Hikikomori: l'isolamento d'estate pesa di più



Aggiungi ai preferiti

Registrati/accedi per aggiungere ai preferiti

Aumentano le richieste d'aiuto nel periodo estivo per i ragazzi - 100.000 in Italia - che scelgono il ritiro sociale

Hikikomori: l'isolamento d'estate pesa di più

«È estate, gli altri escono e si divertono. Io non ne ho nessuna intenzione. Continuerò a restare chiuso in casa, anzi, blindato in camera mia, giorno e notte e magari pure invertendo le ore di sonno.
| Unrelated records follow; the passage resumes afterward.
Context: an optimization exercise on an open-source flow, tuned for small area, a short achievable clock period and few clock cycles. The choices shown serve that exercise and are no tape-out recipe. The RTL was checked by simulation tests, not by an equivalence proof against the original design.

Design q9_quant, start of the top module:
module q9_quant (
    input  wire         clk,
    input  wire         rst,
    input  wire         in_valid,
    output wire         in_ready,
    input  wire [511:0] in_x,
    output reg          out_valid,
    output reg  [7:0]   out_scale,
    output reg  [63:0]  out_codes,
    output reg          out_sat,
    output reg          out_qnf
);
clock: 80.0 ns
lec_check: 0
abc_area: 1
cap_margin: 20
core_margin: 2
core_utilization: 40
cts_cluster_size: 30
slew_margin: 20
standard.sh (not shown) runs the stock make flow with config.mk's settings and CLKGATE_MAP_FILE= SYNTH_SCRIPT=/design/flow/synth_recipe.tcl, a recipe that flattens the netlist after the stock synthesis.
==> flow/flow/run.sh <==
#!/bin/bash
# Layout flow: the standard synthesis, then its combinational logic re-mapped
# by ABC with a stronger script (registers untouched), then the
# standard ORFS steps from the synthesis database on, with the port buffers
# made of buf_1 cells.
set -euo pipefail
R=orfs/results/$FLOW_PLATFORM/q9_quant/base
bash standard.sh synth > synth_std.log 2>&1
cp $R/1_2_yosys.v $R/1_2_yosys_std.v
bash flow/resynth.sh $R/1_2_yosys_std.v $R/1_2_yosys.v flow/resynth.abc > resynth.log 2>&1
rm -f $R/1_synth.odb $R/1_synth.sdc
export BUFFER_PORTS_ARGS="-buffer_cell sky130_fd_sc_hd__buf_1"
bash standard.sh > layout.log 2>&1
Other scripts of this flow, unchanged in this note and not shown: flow/flow/resynth.abc, flow/flow/resynth.sh
Testbench counts at the start, summed over its fixed seeds: cycles 16,016.
Change:
- CTS_CLUSTER_SIZE: 30 -> default
Effect: Worst setup slack stays the same; cell area does not change; flip-flop and latch count does not change; routed wire length does not change; synthesized area is unchanged.
Change:
==> flow/flow/run.sh (replaced) <==
#!/bin/bash
# Layout flow: the standard synthesis, then its combinational logic re-mapped
# by ABC with a stronger script, twice (registers untouched), then the
# standard ORFS steps from the synthesis database on, with the port buffers
# made of buf_1 cells.
set -euo pipefail
R=orfs/results/$FLOW_PLATFORM/q9_quant/base
bash standard.sh synth > synth_std.log 2>&1
cp $R/1_2_yosys.v $R/1_2_yosys_std.v
bash flow/resynth.sh $R/1_2_yosys_std.v $R/1_2_yosys_rs1.v flow/resynth.abc > resynth.log 2>&1
bash flow/resynth.sh $R/1_2_yosys_rs1.v $R/1_2_yosys.v flow/resynth.abc > resynth2.log 2>&1
rm -f $R/1_synth.odb $R/1_synth.sdc
export BUFFER_PORTS_ARGS="-buffer_cell sky130_fd_sc_hd__buf_1"
bash standard.sh > layout.log 2>&1
Wire length increases slightly. Synthesized cell count decreases slightly. Critical path depth stays the same. Cell area decreases slightly. Utilization decreases by 0.13 points. Die area decreases slightly. Via count decreases slightly. Non-clock buffer count decreases by 4.

========
q9_quant, a different RTL version from the one above (not shown whole).
For scale: roughly 4,200 cells after synthesis, ~590 I/O pins, about 0.026 mm² of cells after synthesis.
Design q9_quant, start of the top module:
module q9_quant (
    input  wire         clk,
    input  wire         rst,
    input  wire         in_valid,
    output wire         in_ready,
    input  wire [511:0] in_x,
    output reg          out_valid,
    output reg  [7:0]   out_scale,
    output reg  [63:0]  out_codes,
    output reg          out_sat,
    output reg          out_qnf
);
    assign in_ready = 1'b1;
    integer i;
    reg [271:0] cx;
    always @(*) begin
        for (i = 0; i < 16; i = i + 1)
            cx[17*i +: 17] = {in_x[32*i+31 -: 16], in_x[32*i +: 16] == 16'd0};
    end
    reg          v1;
    reg  [271:0] r_x;
    always @(posedge clk) begin
        if (rst)
            v1 <= 1'b0;
        else
            v1 <= in_valid;
        r_x <= cx;
    end
    reg qnf;
    always @(*) begin
        qnf = 1'b0;
        for (i = 0; i < 16; i = i + 1)
            if (r_x[17*i+8 +: 8] == 8'hFF) qnf = 1'b1;
    end
    wire [7:0]  scale;
    wire [63:0] codes;
    wire        sat;
    q9_quant_block u_blk (
        .cx(r_x), .qnf(qnf), .scale(scale), .codes(codes), .sat(sat)
    );
    always @(posedge clk) begin
        if (rst)
            out_valid <= 1'b0;
        else
            out_valid <= v1;
        out_scale <= scale;
        out_codes <= codes;
        out_sat   <= sat;
        out_qnf   <= qnf;
    end
endmodule
Settings: LEC_CHECK=0, ABC_AREA=1, CAP_MARGIN=20, CORE_MARGIN=2, CORE_UTILIZATION=40, SLEW_MARGIN=20; clock period 80.0 ns.
==> flow/flow/run.sh <==
#!/bin/bash
# Layout flow: the standard synthesis, then its combinational logic re-mapped
# by ABC with a stronger script (registers untouched), then the
# standard ORFS steps from the synthesis database on, with the port buffers
# made of buf_1 cells.
set -euo pipefail
R=orfs/results/$FLOW_PLATFORM/q9_quant/base
bash standard.sh synth > synth_std.log 2>&1
cp $R/1_2_yosys.v $R/1_2_yosys_std.v
bash flow/resynth.sh $R/1_2_yosys_std.v $R/1_2_yosys.v flow/resynth.abc > resynth.log 2>&1
rm -f $R/1_synth.odb $R/1_synth.sdc
export BUFFER_PORTS_ARGS="-buffer_cell sky130_fd_sc_hd__buf_1"
bash standard.sh > layout.log 2>&1
==> flow/flow/resynth.abc <==
strash
&get -n
&fraig -x
&put
scorr
dc2
balance; rewrite; refactor; balance; rewrite; rewrite -z; balance; refactor -z; rewrite -z; balance
dch -f
dc2
strash
&get -n
&dch -f
strash
dch -f
map -D 10000
topo
buffer -p
upsize -D 10000
dnsize -D 10000
Other scripts of this flow, unchanged in this note and not shown: flow/flow/resynth.sh
Testbench counts at the start, summed over its fixed seeds: cycles 16,016.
Tanto, che importanza ha?». Marco ha sedici anni, ha terminato la terza superiore, ma per lui la fine della scuola non esiste, la cesura delle vacanze riguarda esclusivamente i suoi compagni. Per lui il tempo fluisce sempre uguale a se stesso. Non frequentava la scuola da una quarantina di giorni e ora, che è finita da un po’, non è cambiato nulla, anzi, la sua angoscia è solo aumentata. La sua percezione di essere diverso dagli altri è esponenzialmente cresciuta.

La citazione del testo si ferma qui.